MOTION ERROR WHEN DE-INTERLACED

If we were to look at that in an interlaced system, whether standard definition or high definition, the motion component is actually half resolution because there are fields of data. Motion error can be introduced when the video is de-interlaced. As noted earlier, our video signals are destined to be compressed in some way – whether it’s during broadcast or when recorded to a disk format – it will be compressed and probably many times. In order to make compression work properly, the original video needs to be de-interlaced. Those fields of data are transformed into single frames – and that’s where some blurry (half-resolution) images and jumpy (badly flowing) motion errors can be introduced. [A live broadcast received by a TV antenna should provide a better signal than satellite delivery or recording of any kind – Editor].
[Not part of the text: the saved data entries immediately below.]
## config.mk

```make
export PLATFORM = sky130hd
export DESIGN_NAME = stuffed_frame_receiver_unit_flat
export DESIGN_NICKNAME = d
export VERILOG_FILES = /design/src/rtl/sfr_pkg.sv /design/src/rtl/sfr_in_if.sv /design/src/rtl/sfr_out_if.sv /design/src/rtl/stuffed_frame_receiver_unit.sv /design/src/flat_wrapper.sv
export VERILOG_INCLUDE_DIRS = /design/src /design/src/rtl
export SDC_FILE = /design/constraint.sdc
export NUM_CORES = 1
export LEC_CHECK = 0
export BUFFER_PORTS_ARGS = -buffer_cell sky130_fd_sc_hd__buf_2
export CAP_MARGIN = 20
export CORE_ASPECT_RATIO = 0.75
export CORE_MARGIN = 2
export CORE_UTILIZATION = 43
export CTS_BUF_LIST = sky130_fd_sc_hd__clkbuf_8
export DETAILED_ROUTE_END_ITERATION = 8
export PLACE_DENSITY = 0.67
export SLEW_MARGIN = 20
export SYNTH_ARGS = -nofsm -noshare
export SYNTH_HDL_FRONTEND = slang
export SYNTH_SLANG_ARGS = --single-unit
```

## constraint.sdc

```tcl
create_clock -name clk -period 4.5 [get_ports clk]
set_clock_uncertainty 0.15 [all_clocks]
set_input_delay 0.45 -clock clk [delete_from_list [all_inputs] [get_ports clk]]
set_output_delay 0.45 -clock clk [all_outputs]
set_load 0.02 [all_outputs]
```
**src/design/drp_pkg.sv**
```systemverilog
// Shared types and constants for the display region point router.
// No dependencies; used by drp_front, drp_queue, drp_back and the top level.
package drp_pkg;

    localparam int POINT_W   = 16;
    localparam int INDEX_W   = 8;
    localparam int SIZE_W    = 14;
    localparam int ID_W      = 3;
    localparam int STATUS_W  = 2;

    // Packed stream widths, padded to whole bytes
    localparam int S_TDATA_W = 104;
    localparam int M_TDATA_W = 32;

    localparam int QUEUE_DEPTH = 4;
    localparam int QUEUE_PTR_W = 2;
    localparam int QUEUE_CNT_W = 3;

    // Entry 0 after reset
    localparam logic [SIZE_W-1:0] RESET_WIDTH  = 14'd1024;
    localparam logic [SIZE_W-1:0] RESET_HEIGHT = 14'd768;

    localparam logic [STATUS_W-1:0] ST_OK    = 2'd0;
    localparam logic [STATUS_W-1:0] ST_MISS  = 2'd1;
    localparam logic [STATUS_W-1:0] ST_RANGE = 2'd2;

    typedef enum logic [1:0] {
        KIND_ROUTE,
        KIND_SET,
        KIND_RANGE
    } kind_t;

    typedef enum logic [1:0] {
        BK_IDLE,
        BK_MATCH,
        BK_EMIT
    } back_state_t;

    typedef struct packed {
        kind_t                      kind;
        logic signed [POINT_W-1:0]  point_x;
        logic signed [POINT_W-1:0]  point_y;
        logic [INDEX_W-1:0]         entry_index;
        logic signed [POINT_W-1:0]  entry_x;
        logic signed [POINT_W-1:0]  entry_y;
        logic [SIZE_W-1:0]          entry_width;
        logic [SIZE_W-1:0]          entry_height;
    } item_t;

    typedef struct packed {
        logic  valid;
        item_t item;
    } push_t;

    typedef struct packed {
        logic  empty;
        item_t head;
    } head_t;

endpackage

```
**src/design/drp_front.sv**
```systemverilog
// Front end: takes input beats, unpacks them and classifies each item.
// Depends on drp_pkg; feeds drp_queue.
module drp_front #(
    parameter int MONITORS = 8
) (
    input  logic                          s_axis_tvalid,
    output logic                          s_axis_tready,
    input  logic [drp_pkg::S_TDATA_W-1:0] s_axis_tdata,
    input  logic                          s_axis_tuser,
    input  logic                          queue_full,
    output drp_pkg::push_t                push
);

    drp_pkg::item_t item;

    always_comb begin
        item.point_x      = s_axis_tdata[15:0];
        item.point_y      = s_axis_tdata[31:16];
        item.entry_index  = s_axis_tdata[39:32];
        item.entry_x      = s_axis_tdata[55:40];
        item.entry_y      = s_axis_tdata[71:56];
        item.entry_width  = s_axis_tdata[85:72];
        item.entry_height = s_axis_tdata[99:86];
        if (!s_axis_tuser) begin
            item.kind = drp_pkg::KIND_ROUTE;
        end else if (32'(item.entry_index) < MONITORS) begin
            item.kind = drp_pkg::KIND_SET;
        end else begin
            item.kind = drp_pkg::KIND_RANGE;
        end
    end

    assign s_axis_tready = !queue_full;
    assign push.valid    = s_axis_tvalid && !queue_full;
    assign push.item     = item;

endmodule

```
**src/design/drp_queue.sv**
```systemverilog
// Short FIFO of classified items between front and back.
// Depends on drp_pkg.
module drp_queue (
    input  logic           aclk,
    input  logic           aresetn,
    input  drp_pkg::push_t push,
    output logic           full,
    input  logic           pop,
    output drp_pkg::head_t head
);

    drp_pkg::item_t                     mem [drp_pkg::QUEUE_DEPTH];
    logic [drp_pkg::QUEUE_PTR_W-1:0]    wr_ptr_reg;
    logic [drp_pkg::QUEUE_PTR_W-1:0]    rd_ptr_reg;
    logic [drp_pkg::QUEUE_CNT_W-1:0]    count_reg;
    logic [drp_pkg::QUEUE_CNT_W-1:0]    count_next;
    logic                               do_push;
    logic                               do_pop;

    assign full       = (count_reg == drp_pkg::QUEUE_CNT_W'(drp_pkg::QUEUE_DEPTH));
    assign head.empty = (count_reg == '0);
    assign head.head  = mem[rd_ptr_reg];
    assign do_push    = push.valid && !full;
    assign do_pop     = pop && !head.empty;

    always_comb begin
        count_next = count_reg;
        if (do_push && !do_pop) begin
            count_next = count_reg + 1'b1;
        end else if (do_pop && !do_push) begin
            count_next = count_reg - 1'b1;
        end
    end

    always_ff @(posedge aclk) begin
        if (do_push) begin
            mem[wr_ptr_reg] <= push.item;
        end
    end

    always_ff @(posedge aclk) begin
        if (!aresetn) begin
            wr_ptr_reg <= '0;
            rd_ptr_reg <= '0;
            count_reg  <= '0;
        end else begin
            if (do_push) begin
                wr_ptr_reg <= wr_ptr_reg + 1'b1;
            end
            if (do_pop) begin
                rd_ptr_reg <= rd_ptr_reg + 1'b1;
            end
            count_reg <= count_next;
        end
    end

endmodule

```
**src/design/drp_back.sv**
```systemverilog
// Back end: monitor table, parallel rectangle cells, priority pick, output register.
// Depends on drp_pkg; pops from drp_queue.
module drp_back #(
    parameter int MONITORS = 8
) (
    input  logic                          aclk,
    input  logic                          aresetn,
    input  drp_pkg::head_t                head,
    output logic                          pop,
    output logic                          m_axis_tvalid,
    input  logic                          m_axis_tready,
    output logic [drp_pkg::M_TDATA_W-1:0] m_axis_tdata,
    output logic [drp_pkg::STATUS_W-1:0]  m_axis_tuser
);

    localparam int IDX_W = (MONITORS > 1) ? $clog2(MONITORS) : 1;
    localparam int CMP_W = drp_pkg::POINT_W + 2;

    drp_pkg::back_state_t state_reg, state_next;
    drp_pkg::item_t       work_reg;
    logic [MONITORS-1:0]  hit_reg;
    logic [MONITORS-1:0]  hit_next;

    logic signed [drp_pkg::POINT_W-1:0] offset_x_reg [MONITORS];
    logic signed [drp_pkg::POINT_W-1:0] offset_y_reg [MONITORS];
    logic [drp_pkg::SIZE_W-1:0]         width_reg    [MONITORS];
    logic [drp_pkg::SIZE_W-1:0]         height_reg   [MONITORS];
    logic [MONITORS-1:0]                active_reg;

    logic                               out_valid_reg, out_valid_next;
    logic [drp_pkg::M_TDATA_W-1:0]      out_data_reg;
    logic [drp_pkg::STATUS_W-1:0]       out_user_reg;

    logic                               out_free;
    logic                               load_out;
    logic                               table_we;
    logic [IDX_W-1:0]                   wr_idx;
    logic [IDX_W-1:0]                   sel_idx;
    logic [drp_pkg::POINT_W-1:0]        diff_x;
    logic [drp_pkg::POINT_W-1:0]        diff_y;
    logic [drp_pkg::STATUS_W-1:0]       res_status;
    logic [drp_pkg::ID_W-1:0]           res_id;
    logic [drp_pkg::SIZE_W-1:0]         res_lx;
    logic [drp_pkg::SIZE_W-1:0]         res_ly;

    // Rectangle cells, one per entry; half-open bounds at 18 bits
    always_comb begin
        logic signed [CMP_W-1:0] px, py, lo_x, lo_y, hi_x, hi_y;
        px = CMP_W'(work_reg.point_x);
        py = CMP_W'(work_reg.point_y);
        for (int i = 0; i < MONITORS; i++) begin
            lo_x = CMP_W'(offset_x_reg[i]);
            lo_y = CMP_W'(offset_y_reg[i]);
            hi_x = lo_x + $signed({4'b0, width_reg[i]});
            hi_y = lo_y + $signed({4'b0, height_reg[i]});
            hit_next[i] = active_reg[i] && (px >= lo_x) && (px < hi_x)
                          && (py >= lo_y) && (py < hi_y);
        end
    end

    // Lowest hit index wins
    always_comb begin
        sel_idx = '0;
        for (int i = MONITORS - 1; i >= 0; i--) begin
            if (hit_reg[i]) begin
                sel_idx = IDX_W'(i);
            end
        end
    end

    assign diff_x = work_reg.point_x - offset_x_reg[sel_idx];
    assign diff_y = work_reg.point_y - offset_y_reg[sel_idx];

    always_comb begin
        res_status = drp_pkg::ST_OK;
        res_id     = '0;
        res_lx     = '0;
        res_ly     = '0;
        case (work_reg.kind)
            drp_pkg::KIND_ROUTE: begin
                if (|hit_reg) begin
                    res_id = drp_pkg::ID_W'(sel_idx);
                    res_lx = diff_x[drp_pkg::SIZE_W-1:0];
                    res_ly = diff_y[drp_pkg::SIZE_W-1:0];
                end else begin
                    res_status = drp_pkg::ST_MISS;
                end
            end
            drp_pkg::KIND_SET:   res_status = drp_pkg::ST_OK;
            drp_pkg::KIND_RANGE: res_status = drp_pkg::ST_RANGE;
            default:             res_status = drp_pkg::ST_RANGE;
        endcase
    end

    assign out_free = !out_valid_reg || m_axis_tready;
    assign wr_idx   = work_reg.entry_index[IDX_W-1:0];

    // Next state
    always_comb begin
        state_next = state_reg;
        case (state_reg)
            drp_pkg::BK_IDLE:  if (!head.empty) state_next = drp_pkg::BK_MATCH;
            drp_pkg::BK_MATCH: state_next = drp_pkg::BK_EMIT;
            drp_pkg::BK_EMIT:  if (out_free) state_next = drp_pkg::BK_IDLE;
            default:           state_next = drp_pkg::BK_IDLE;
        endcase
    end

    // Control outputs
    always_comb begin
        pop      = 1'b0;
        table_we = 1'b0;
        load_out = 1'b0;
        case (state_reg)
            drp_pkg::BK_IDLE:  pop      = !head.empty;
            drp_pkg::BK_MATCH: table_we = (work_reg.kind == drp_pkg::KIND_SET);
            drp_pkg::BK_EMIT:  load_out = out_free;
            default:           pop      = 1'b0;
        endcase
    end

    always_comb begin
        out_valid_next = out_valid_reg;
        if (load_out) begin
            out_valid_next = 1'b1;
        end else if (m_axis_tready) begin
            out_valid_next = 1'b0;
        end
    end

    always_ff @(posedge aclk) begin
        if (!aresetn) begin
            state_reg     <= drp_pkg::BK_IDLE;
            out_valid_reg <= 1'b0;
        end else begin
            state_reg     <= state_next;
            out_valid_reg <= out_valid_next;
        end
    end

    always_ff @(posedge aclk) begin
        if (pop) begin
            work_reg <= head.head;
        end
        if (state_reg == drp_pkg::BK_MATCH) begin
            hit_reg <= hit_next;
        end
        if (load_out) begin
            out_user_reg <= res_status;
            out_data_reg <= {1'b0, res_ly, res_lx, res_id};
        end
    end

    // Monitor table
    always_ff @(posedge aclk) begin
        if (!aresetn) begin
            for (int i = 0; i < MONITORS; i++) begin
                offset_x_reg[i] <= '0;
                offset_y_reg[i] <= '0;
                width_reg[i]    <= '0;
                height_reg[i]   <= '0;
            end
            width_reg[0]  <= drp_pkg::RESET_WIDTH;
            height_reg[0] <= drp_pkg::RESET_HEIGHT;
            active_reg    <= MONITORS'(1);
        end else if (table_we) begin
            offset_x_reg[wr_idx] <= work_reg.entry_x;
            offset_y_reg[wr_idx] <= work_reg.entry_y;
            width_reg[wr_idx]    <= work_reg.entry_width;
            height_reg[wr_idx]   <= work_reg.entry_height;
            active_reg[wr_idx]   <= 1'b1;
        end
    end

    assign m_axis_tvalid = out_valid_reg;
    assign m_axis_tdata  = out_data_reg;
    assign m_axis_tuser  = out_user_reg;

endmodule

```
**src/design/display_region_point_router.sv**
```systemverilog
// Top level of the display region point router.
// Depends on drp_pkg, drp_front, drp_queue and drp_back.
//
// Keeps a table of MONITORS monitor rectangles (signed offset, unsigned size,
// active mark). A route beat (tuser 0) returns the first active entry, lowest
// index first, whose half-open rectangle holds the point, with the point in
// that monitor's local coordinates; status 1 if none holds it. A set beat
// (tuser 1) overwrites one entry and marks it active; an index at or above
// MONITORS leaves the table alone and returns status 2. After reset, entry 0
// is 1024x768 at the origin and the rest are inactive. Every input beat gives
// exactly one output beat, in order. The front end classifies beats into a
// 4-deep queue and takes new beats whenever that queue has room; the back end
// takes each item through BK_IDLE (pop), BK_MATCH (parallel rectangle compare)
// and BK_EMIT (priority pick and local subtract into the output register), and
// pops the next item only once the last is loaded. The output register holds a
// result while m_axis_tready is low; new beats still enter the queue until full.
module display_region_point_router #(
    parameter int MONITORS = 8
) (
    input  logic         aclk,
    input  logic         aresetn,
    input  logic         s_axis_tvalid,
    output logic         s_axis_tready,
    // point_x[15:0] point_y[31:16] entry_index[39:32] entry_x[55:40]
    // entry_y[71:56] entry_width[85:72] entry_height[99:86], zero pad to 104
    input  logic [103:0] s_axis_tdata,
    // action[0]
    input  logic         s_axis_tuser,
    output logic         m_axis_tvalid,
    input  logic         m_axis_tready,
    // entry_id[2:0] local_x[16:3] local_y[30:17], zero pad to 32
    output logic [31:0]  m_axis_tdata,
    // status[1:0]
    output logic [1:0]   m_axis_tuser
);

    drp_pkg::push_t push;
    drp_pkg::head_t head;
    logic           queue_full;
    logic           pop;

    drp_front #(
        .MONITORS (MONITORS)
    ) u_front (
        .s_axis_tvalid (s_axis_tvalid),
        .s_axis_tready (s_axis_tready),
        .s_axis_tdata  (s_axis_tdata),
        .s_axis_tuser  (s_axis_tuser),
        .queue_full    (queue_full),
        .push          (push)
    );

    drp_queue u_queue (
        .aclk    (aclk),
        .aresetn (aresetn),
        .push    (push),
        .full    (queue_full),
        .pop     (pop),
        .head    (head)
    );

    drp_back #(
        .MONITORS (MONITORS)
    ) u_back (
        .aclk          (aclk),
        .aresetn       (aresetn),
        .head          (head),
        .pop           (pop),
        .m_axis_tvalid (m_axis_tvalid),
        .m_axis_tready (m_axis_tready),
        .m_axis_tdata  (m_axis_tdata),
        .m_axis_tuser  (m_axis_tuser)
    );

endmodule
```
TEMPORAL RESOLUTION IN PROGRESSIVE SYSTEMS

In an effort to solve these problems, progressive systems were invented. In progressive video, each frame is complete, so there’s no interlace involved. In a 1080p progressive system, where the production frame rate is the same as the display frame rate, we have the best temporal resolution for images that are in motion and the best spatial resolution, too. So, what’s the problem? Look again at that frame rate on the progressive graph. Neither PAL nor NTSC cameras record at 60 frames per second. If the interlaced field rate and the progressive frame rate were the same, then their temporal resolution would be the same. In other words, the actual quality of motion, the perception of smooth motion, would be the same, even though one is interlaced and one is progressive.

WHEN CAPTURE AND DISPLAY RATES ARE UNEQUAL

Unfortunately, if you’re using a progressive camera shooting at a 30 frame rate and being shown on a display at a 60 frame rate, your temporal resolution will be unequal. It now contains a “step” function since you’ll have to repeat a frame twice before it can move on to the next one. This is because there are only half as many frames in the original capture as there are in the display. In progressive systems, the display’s spatial resolution is still equal to the original shooting resolution, but the smoothness of the temporal resolution is cut in half. Spatial resolution is still great, but if you shoot at 30 and display at 60, the temporal resolution is halved. [This challenge is the same for PAL systems, even though the frame rates are different than NTSC systems – Editor].